Evolution of the Mass–Metallicity Relation from Redshift z ≈ 8 to the Local Universe

Abstract

Abstract A tight positive correlation between the stellar mass and the gas-phase metallicity of galaxies has been observed at low redshifts. The redshift evolution of this correlation can strongly constrain theories of galaxy evolution. The advent of JWST allows probing the mass–metallicity relation at redshifts far beyond what was previously accessible. Here we report the discovery of two emission line galaxies at redshifts 8.15 and 8.16 in JWST NIRCam imaging and NIRSpec spectroscopy of targets gravitationally lensed by the cluster RX J2129.4+0005. We measure their metallicities and stellar masses along with nine additional galaxies at 7.2 < z spec < 9.5 to report the first quantitative statistical inference of the mass–metallicity relation at z ≈ 8. We measure ∼0.9 dex evolution in the normalization of the mass–metallicity relation from z ≈ 8 to the local universe; at a fixed stellar mass, galaxies are 8 times less metal enriched at z ≈ 8 compared to the present day. Our inferred normalization is in agreement with the predictions of FIRE simulations. Our inferred slope of the mass–metallicity relation is similar to or slightly shallower than that predicted by FIRE or observed at lower redshifts.
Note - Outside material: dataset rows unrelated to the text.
This design comes from an exercise in tuning for a short achievable clock period and few clock cycles on the open sky130 flow, not from production work. The RTL was checked by simulation tests, not by an equivalence proof against the original design. Power and IR drop assume default switching activity.

**design/flow/design.v**
```verilog
package rv_pkg;
    localparam int XLEN       = 32;
    localparam int REG_ADDR_W = 5;
    typedef enum logic [6:0] {
        OP     = 7'b0110011,
        OP_IMM = 7'b0010011,
        LUI    = 7'b0110111,
        BRANCH = 7'b1100011,
        JAL    = 7'b1101111,
        LOAD   = 7'b0000011,
        STORE  = 7'b0100011
    } opcode_e;
    typedef enum logic [3:0] {
        ADD, SUB, AND, OR, XOR, SLL, SRL, SRA, SLT, SLTU
    } alu_op_e;
    typedef enum logic [1:0] {WB_ALU, WB_MEM, WB_PC4} wb_sel_e;
    typedef enum logic [1:0] {FWD_NONE, FWD_MEM, FWD_WB} fwd_sel_e;
    typedef union packed {
        struct packed {
            logic [6:0] funct7; logic [4:0] rs2; logic [4:0] rs1;
            logic [2:0] funct3; logic [4:0] rd;  opcode_e    opcode;
        } r_fmt;
        struct packed {
            logic [11:0] imm; logic [4:0] rs1; logic [2:0] funct3;
            logic [4:0]  rd;  opcode_e    opcode;
        } i_fmt;
        struct packed {
            logic [6:0] imm_11_5; logic [4:0] rs2; logic [4:0] rs1;
            logic [2:0] funct3;   logic [4:0] imm_4_0; opcode_e opcode;
        } s_fmt;
        struct packed {
            logic imm_12; logic [5:0] imm_10_5; logic [4:0] rs2; logic [4:0] rs1;
            logic [2:0] funct3; logic [3:0] imm_4_1; logic imm_11; opcode_e opcode;
        } b_fmt;
        struct packed {
            logic imm_20; logic [9:0] imm_10_1; logic imm_11; logic [7:0] imm_19_12;
            logic [4:0] rd; opcode_e opcode;
        } j_fmt;
        struct packed {
            logic [19:0] imm_31_12; logic [4:0] rd; opcode_e opcode;
        } u_fmt;
    } instr_u;
    typedef struct packed {
        logic rf_we; wb_sel_e wb_sel; alu_op_e alu_op;
        logic a_is_zero; logic b_is_imm; logic is_branch; logic branch_ne;
        logic is_jal; logic is_load; logic mem_we;
    } ctrl_t;
    typedef struct packed {
        logic valid; logic [XLEN-1:0] pc; instr_u instr;
    } if_id_t;
    typedef struct packed {
        logic valid; logic [XLEN-1:0] pc; ctrl_t ctrl;
        logic [REG_ADDR_W-1:0] rs1; logic [REG_ADDR_W-1:0] rs2; logic [REG_ADDR_W-1:0] rd;
        logic [XLEN-1:0] rd1; logic [XLEN-1:0] rd2; logic [XLEN-1:0] imm;
    } id_ex_t;
    typedef struct packed {
        logic valid; logic [XLEN-1:0] pc; logic rf_we; wb_sel_e wb_sel;
        logic is_load; logic mem_we; logic [REG_ADDR_W-1:0] rd;
        logic [XLEN-1:0] alu_c; logic [XLEN-1:0] store_data;
    } ex_mem_t;
    typedef struct packed {
        logic valid; logic [XLEN-1:0] pc; logic we;
        logic [REG_ADDR_W-1:0] rd; logic [XLEN-1:0] data;
    } wb_trace_t;
endpackage
`timescale 1ns/1ns
module fetch_stage #(
    parameter logic [rv_pkg::XLEN-1:0] RESET_PC = '0
) (
    input  logic            clk_i,
    input  logic            rst_i,
    input  logic            stall_i,
    input  logic            redirect_i,
    input  logic [rv_pkg::XLEN-1:0] target_i,
    output logic [rv_pkg::XLEN-1:0] imem_addr_o,
    input  rv_pkg::instr_u          imem_data_i,
    output rv_pkg::if_id_t          if_id_o
);
    logic [rv_pkg::XLEN-1:0] pc_q;
    rv_pkg::if_id_t          if_id_q;
    assign imem_addr_o = pc_q;
    assign if_id_o     = if_id_q;
    always_ff @(posedge clk_i) begin
        if (rst_i) begin
            pc_q          <= RESET_PC;
            if_id_q.valid <= 1'b0;
        end else if (redirect_i) begin
            pc_q          <= target_i;
            if_id_q.valid <= 1'b0;
        end else if (!stall_i) begin
            pc_q          <= pc_q + 32'(4);
            if_id_q.valid <= 1'b1;
            if_id_q.pc    <= pc_q;
            if_id_q.instr <= imem_data_i;
        end
    end
endmodule
`timescale 1ns/1ns
module decode_stage (
    input  logic                  clk_i,
    input  logic                  rst_i,
    input  rv_pkg::if_id_t                if_id_i,
    input  logic                  stall_i,
    input  logic                  bubble_i,
    input  logic                  flush_i,
    input  rv_pkg::wb_trace_t             wb_i,
    output rv_pkg::id_ex_t                id_ex_o,
    output logic [rv_pkg::REG_ADDR_W-1:0] rs1_o,
    output logic [rv_pkg::REG_ADDR_W-1:0] rs2_o,
    output logic                  uses_rs1_o,
    output logic                  uses_rs2_o
);
    rv_pkg::instr_u          ins;
    rv_pkg::ctrl_t           ctrl;
    logic [rv_pkg::XLEN-1:0] imm;
    logic [rv_pkg::XLEN-1:0] rd1;
    logic [rv_pkg::XLEN-1:0] rd2;
    logic            wr_en;
    logic [rv_pkg::XLEN-1:0] regs [32];
    rv_pkg::id_ex_t          id_ex_q;
    function automatic rv_pkg::alu_op_e decode_alu(input logic [2:0] funct3, input logic alt,
                                           input logic is_reg);
        unique case (funct3)
            3'b000:  decode_alu = (alt && is_reg) ? rv_pkg::SUB : rv_pkg::ADD;
            3'b001:  decode_alu = rv_pkg::SLL;
            3'b010:  decode_alu = rv_pkg::SLT;
            3'b011:  decode_alu = rv_pkg::SLTU;
            3'b100:  decode_alu = rv_pkg::XOR;
            3'b101:  decode_alu = alt ? rv_pkg::SRA : rv_pkg::SRL;
            3'b110:  decode_alu = rv_pkg::OR;
            default: decode_alu = rv_pkg::AND;
        endcase
    endfunction
    assign ins   = if_id_i.instr;
    assign rs1_o = ins.r_fmt.rs1;
    assign rs2_o = ins.r_fmt.rs2;
    always_comb begin
        ctrl       = '0;
        imm        = '0;
        uses_rs1_o = 1'b0;
        uses_rs2_o = 1'b0;
        case (ins.r_fmt.opcode)
            rv_pkg::OP: begin
                ctrl.rf_we  = 1'b1;
                ctrl.alu_op = decode_alu(ins.r_fmt.funct3, ins.r_fmt.funct7[5], 1'b1);
                uses_rs1_o  = 1'b1;
                uses_rs2_o  = 1'b1;
            end
            rv_pkg::OP_IMM: begin
                ctrl.rf_we    = 1'b1;
                ctrl.b_is_imm = 1'b1;
                ctrl.alu_op   = decode_alu(ins.i_fmt.funct3, ins.r_fmt.funct7[5], 1'b0);
                imm           = {{20{ins.i_fmt.imm[11]}}, ins.i_fmt.imm};
                uses_rs1_o    = 1'b1;
            end
            rv_pkg::LUI: begin
                ctrl.rf_we     = 1'b1;
                ctrl.a_is_zero = 1'b1;
                ctrl.b_is_imm  = 1'b1;
                imm            = {ins.u_fmt.imm_31_12, 12'b0};
            end
            rv_pkg::BRANCH: begin
                ctrl.is_branch = 1'b1;
                ctrl.branch_ne = ins.b_fmt.funct3[0];
                imm = {{19{ins.b_fmt.imm_12}}, ins.b_fmt.imm_12, ins.b_fmt.imm_11,
                       ins.b_fmt.imm_10_5, ins.b_fmt.imm_4_1, 1'b0};
                uses_rs1_o = 1'b1;
                uses_rs2_o = 1'b1;
            end
            rv_pkg::JAL: begin
                ctrl.rf_we  = 1'b1;
                ctrl.wb_sel = rv_pkg::WB_PC4;
                ctrl.is_jal = 1'b1;
                imm = {{11{ins.j_fmt.imm_20}}, ins.j_fmt.imm_20, ins.j_fmt.imm_19_12,
                       ins.j_fmt.imm_11, ins.j_fmt.imm_10_1, 1'b0};
            end
            rv_pkg::LOAD: begin
                ctrl.rf_we    = 1'b1;
                ctrl.wb_sel   = rv_pkg::WB_MEM;
                ctrl.is_load  = 1'b1;
                ctrl.b_is_imm = 1'b1;
                imm           = {{20{ins.i_fmt.imm[11]}}, ins.i_fmt.imm};
                uses_rs1_o    = 1'b1;
            end
            rv_pkg::STORE: begin
                ctrl.mem_we   = 1'b1;
                ctrl.b_is_imm = 1'b1;
                imm = {{20{ins.s_fmt.imm_11_5[6]}}, ins.s_fmt.imm_11_5, ins.s_fmt.imm_4_0};
                uses_rs1_o = 1'b1;
                uses_rs2_o = 1'b1;
            end
            default: ;
        endcase
        if (!if_id_i.valid) begin
            uses_rs1_o = 1'b0;
            uses_rs2_o = 1'b0;
        end
    end
    assign wr_en = wb_i.valid && wb_i.we && (wb_i.rd != '0);
    assign rd1 = (rs1_o == '0) ? '0 : (wr_en && wb_i.rd == rs1_o) ? wb_i.data : regs[rs1_o];
    assign rd2 = (rs2_o == '0) ? '0 : (wr_en && wb_i.rd == rs2_o) ? wb_i.data : regs[rs2_o];
    always_ff @(posedge clk_i) begin
        if (wr_en) begin
            regs[wb_i.rd] <= wb_i.data;
        end
    end
    always_ff @(posedge clk_i) begin
        if (rst_i) begin
            id_ex_q.valid <= 1'b0;
        end else begin
            id_ex_q.valid <= if_id_i.valid && !bubble_i && !flush_i;
            if (!stall_i) begin
                id_ex_q.pc   <= if_id_i.pc;
                id_ex_q.ctrl <= ctrl;
                id_ex_q.rs1  <= rs1_o;
                id_ex_q.rs2  <= rs2_o;
                id_ex_q.rd   <= ins.r_fmt.rd;
                id_ex_q.rd1  <= rd1;
                id_ex_q.rd2  <= rd2;
                id_ex_q.imm  <= imm;
            end
        end
    end
    assign id_ex_o = id_ex_q;
endmodule
`timescale 1ns/1ns
module execute_stage (
    input  logic            clk_i,
    input  logic            rst_i,
    input  rv_pkg::id_ex_t          id_ex_i,
    input  rv_pkg::fwd_sel_e        fwd_a_i,
    input  rv_pkg::fwd_sel_e        fwd_b_i,
    input  rv_pkg::ex_mem_t         mem_i,
    input  rv_pkg::wb_trace_t       wb_i,
    output logic            redirect_o,
    output logic [rv_pkg::XLEN-1:0] target_o,
    output rv_pkg::ex_mem_t         ex_mem_o
);
    logic [rv_pkg::XLEN-1:0] a_fwd;
    logic [rv_pkg::XLEN-1:0] b_fwd;
    logic [rv_pkg::XLEN-1:0] op_a;
    logic [rv_pkg::XLEN-1:0] op_b;
    logic [rv_pkg::XLEN-1:0] alu_c;
    logic            taken;
    rv_pkg::ex_mem_t         ex_mem_q;
    assign a_fwd = (fwd_a_i == rv_pkg::FWD_MEM) ? mem_i.alu_c :
                   (fwd_a_i == rv_pkg::FWD_WB)  ? wb_i.data : id_ex_i.rd1;
    assign b_fwd = (fwd_b_i == rv_pkg::FWD_MEM) ? mem_i.alu_c :
                   (fwd_b_i == rv_pkg::FWD_WB)  ? wb_i.data : id_ex_i.rd2;
    assign op_a = id_ex_i.ctrl.a_is_zero ? '0 : a_fwd;
    assign op_b = id_ex_i.ctrl.b_is_imm ? id_ex_i.imm : b_fwd;
    always_comb begin
        unique case (id_ex_i.ctrl.alu_op)
            rv_pkg::SUB:     alu_c = op_a - op_b;
            rv_pkg::AND:     alu_c = op_a & op_b;
            rv_pkg::OR:      alu_c = op_a | op_b;
            rv_pkg::XOR:     alu_c = op_a ^ op_b;
            rv_pkg::SLL:     alu_c = op_a << op_b[4:0];
            rv_pkg::SRL:     alu_c = op_a >> op_b[4:0];
            rv_pkg::SRA:     alu_c = $unsigned($signed(op_a) >>> op_b[4:0]);
            rv_pkg::SLT:     alu_c = 32'($signed(op_a) < $signed(op_b));
            rv_pkg::SLTU:    alu_c = 32'(op_a < op_b);
            default: alu_c = op_a + op_b;
        endcase
    end
    assign taken      = id_ex_i.ctrl.is_branch && ((a_fwd == b_fwd) != id_ex_i.ctrl.branch_ne);
    assign redirect_o = id_ex_i.valid && (taken || id_ex_i.ctrl.is_jal);
    assign target_o   = id_ex_i.pc + id_ex_i.imm;
    always_ff @(posedge clk_i) begin
        if (rst_i) begin
            ex_mem_q.valid  <= 1'b0;
            ex_mem_q.mem_we <= 1'b0;
            ex_mem_q.alu_c  <= '0;
        end else begin
            ex_mem_q.valid      <= id_ex_i.valid;
            ex_mem_q.mem_we     <= id_ex_i.valid && id_ex_i.ctrl.mem_we;
            ex_mem_q.pc         <= id_ex_i.pc;
            ex_mem_q.rf_we      <= id_ex_i.ctrl.rf_we;
            ex_mem_q.wb_sel     <= id_ex_i.ctrl.wb_sel;
            ex_mem_q.is_load    <= id_ex_i.ctrl.is_load;
            ex_mem_q.rd         <= id_ex_i.rd;
            if (id_ex_i.valid)
                ex_mem_q.alu_c      <= alu_c;
            ex_mem_q.store_data <= b_fwd;
        end
    end
    assign ex_mem_o = ex_mem_q;
endmodule
`timescale 1ns/1ns
module hazard_ctrl (
    input  logic [rv_pkg::REG_ADDR_W-1:0] rs1_i,
    input  logic [rv_pkg::REG_ADDR_W-1:0] rs2_i,
    input  logic                  uses_rs1_i,
    input  logic                  uses_rs2_i,
    input  rv_pkg::id_ex_t                id_ex_i,
    input  rv_pkg::ex_mem_t               mem_i,
    input  rv_pkg::wb_trace_t             wb_i,
    input  logic                  redirect_i,
    output logic                  stall_o,
    output logic                  bubble_o,
    output logic                  flush_o,
    output rv_pkg::fwd_sel_e              fwd_a_o,
    output rv_pkg::fwd_sel_e              fwd_b_o
);
    logic load_use;
    function automatic rv_pkg::fwd_sel_e pick_fwd(input logic [rv_pkg::REG_ADDR_W-1:0] src,
                                          input rv_pkg::ex_mem_t mem, input rv_pkg::wb_trace_t wb);
        if (mem.valid && mem.rf_we && !mem.is_load && mem.rd != '0 && mem.rd == src)
            pick_fwd = rv_pkg::FWD_MEM;
        else if (wb.valid && wb.we && wb.rd != '0 && wb.rd == src)
            pick_fwd = rv_pkg::FWD_WB;
        else
            pick_fwd = rv_pkg::FWD_NONE;
    endfunction
    assign load_use = id_ex_i.valid && id_ex_i.ctrl.is_load && (id_ex_i.rd != '0) &&
                      ((uses_rs1_i && rs1_i == id_ex_i.rd) || (uses_rs2_i && rs2_i == id_ex_i.rd));
    assign stall_o  = load_use;
    assign bubble_o = load_use;
    assign flush_o  = redirect_i;
    assign fwd_a_o  = pick_fwd(id_ex_i.rs1, mem_i, wb_i);
    assign fwd_b_o  = pick_fwd(id_ex_i.rs2, mem_i, wb_i);
endmodule
`timescale 1ns/1ns
module writeback_stage (
    input  logic            clk_i,
    input  logic            rst_i,
    input  rv_pkg::ex_mem_t         ex_mem_i,
    input  logic [rv_pkg::XLEN-1:0] dmem_rdata_i,
    output rv_pkg::wb_trace_t       trace_o
);
    logic [rv_pkg::XLEN-1:0] wb_val;
    rv_pkg::wb_trace_t       trace_q;
    always_comb begin
        unique case (ex_mem_i.wb_sel)
            rv_pkg::WB_MEM:  wb_val = dmem_rdata_i;
            rv_pkg::WB_PC4:  wb_val = ex_mem_i.pc + 32'(4);
            default: wb_val = ex_mem_i.alu_c;
        endcase
    end
    always_ff @(posedge clk_i) begin
        if (rst_i) begin
            trace_q.valid <= 1'b0;
        end else begin
            trace_q.valid <= ex_mem_i.valid;
            trace_q.pc    <= ex_mem_i.pc;
            trace_q.we    <= ex_mem_i.rf_we;
            trace_q.rd    <= ex_mem_i.rd;
            trace_q.data  <= (ex_mem_i.rd == '0) ? '0 : wb_val;
        end
    end
    assign trace_o = trace_q;
endmodule
`timescale 1ns/1ns
module rv_core #(
    parameter logic [rv_pkg::XLEN-1:0] RESET_PC = '0
) (
    input  logic            clk_i,
    input  logic            rst_i,
    output logic [rv_pkg::XLEN-1:0] imem_addr_o,
    input  rv_pkg::instr_u          imem_data_i,
    output logic [rv_pkg::XLEN-1:0] dmem_addr_o,
    output logic [rv_pkg::XLEN-1:0] dmem_wdata_o,
    output logic            dmem_we_o,
    input  logic [rv_pkg::XLEN-1:0] dmem_rdata_i,
    output rv_pkg::wb_trace_t       trace_o
);
    rv_pkg::if_id_t                if_id;
    rv_pkg::id_ex_t                id_ex;
    rv_pkg::ex_mem_t               ex_mem;
    rv_pkg::wb_trace_t             wb;
    logic                  redirect;
    logic [rv_pkg::XLEN-1:0]       target;
    logic                  stall;
    logic                  bubble;
    logic                  flush;
    rv_pkg::fwd_sel_e              fwd_a;
    rv_pkg::fwd_sel_e              fwd_b;
    logic [rv_pkg::REG_ADDR_W-1:0] rs1;
    logic [rv_pkg::REG_ADDR_W-1:0] rs2;
    logic                  uses_rs1;
    logic                  uses_rs2;
    assign dmem_addr_o  = ex_mem.alu_c;
    assign dmem_wdata_o = ex_mem.store_data;
    assign dmem_we_o    = ex_mem.mem_we;
    assign trace_o      = wb;
    fetch_stage #(.RESET_PC(RESET_PC)) fetch_i (
        .clk_i(clk_i), .rst_i(rst_i), .stall_i(stall), .redirect_i(redirect),
        .target_i(target), .imem_addr_o(imem_addr_o), .imem_data_i(imem_data_i),
        .if_id_o(if_id)
    );
    decode_stage decode_i (
        .clk_i(clk_i), .rst_i(rst_i), .if_id_i(if_id), .stall_i(stall),
        .bubble_i(bubble), .flush_i(flush), .wb_i(wb), .id_ex_o(id_ex),
        .rs1_o(rs1), .rs2_o(rs2), .uses_rs1_o(uses_rs1), .uses_rs2_o(uses_rs2)
    );
    execute_stage execute_i (
        .clk_i(clk_i), .rst_i(rst_i), .id_ex_i(id_ex), .fwd_a_i(fwd_a), .fwd_b_i(fwd_b),
        .mem_i(ex_mem), .wb_i(wb), .redirect_o(redirect), .target_o(target),
        .ex_mem_o(ex_mem)
    );
    writeback_stage writeback_i (
        .clk_i(clk_i), .rst_i(rst_i), .ex_mem_i(ex_mem), .dmem_rdata_i(dmem_rdata_i),
        .trace_o(wb)
    );
    hazard_ctrl hazard_i (
        .rs1_i(rs1), .rs2_i(rs2), .uses_rs1_i(uses_rs1), .uses_rs2_i(uses_rs2),
        .id_ex_i(id_ex), .mem_i(ex_mem), .wb_i(wb), .redirect_i(redirect),
        .stall_o(stall), .bubble_o(bubble), .flush_o(flush), .fwd_a_o(fwd_a), .fwd_b_o(fwd_b)
    );
endmodule
`timescale 1ns/1ns
module rv_top (
    input  logic        clk,
    input  logic        rst,
    output logic [31:0] imem_addr,
    input  logic [31:0] imem_data,
    output logic [31:0] dmem_addr,
    output logic [31:0] dmem_wdata,
    output logic        dmem_we,
    input  logic [31:0] dmem_rdata,
    output logic        trace_valid,
    output logic [31:0] trace_pc,
    output logic        trace_we,
    output logic [4:0]  trace_rd,
    output logic [31:0] trace_data
);
    rv_pkg::wb_trace_t trace;
    rv_core #(.RESET_PC('0)) core_i (
        .clk_i(clk), .rst_i(rst), .imem_addr_o(imem_addr), .imem_data_i(imem_data),
        .dmem_addr_o(dmem_addr), .dmem_wdata_o(dmem_wdata), .dmem_we_o(dmem_we),
        .dmem_rdata_i(dmem_rdata), .trace_o(trace)
    );
    assign trace_valid = trace.valid;
    assign trace_pc    = trace.pc;
    assign trace_we    = trace.we;
    assign trace_rd    = trace.rd;
    assign trace_data  = trace.data;
endmodule
```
We compare the z ≈ 8 galaxies to extremely low-metallicity analog candidates in the local universe, finding that they are generally distinct from extreme emission line galaxies or “green peas,” but are similar in strong emission line ratios and metallicities to “blueberry galaxies.” Despite this similarity, at a fixed stellar mass, the z ≈ 8 galaxies have systematically lower metallicities compared to blueberry galaxies.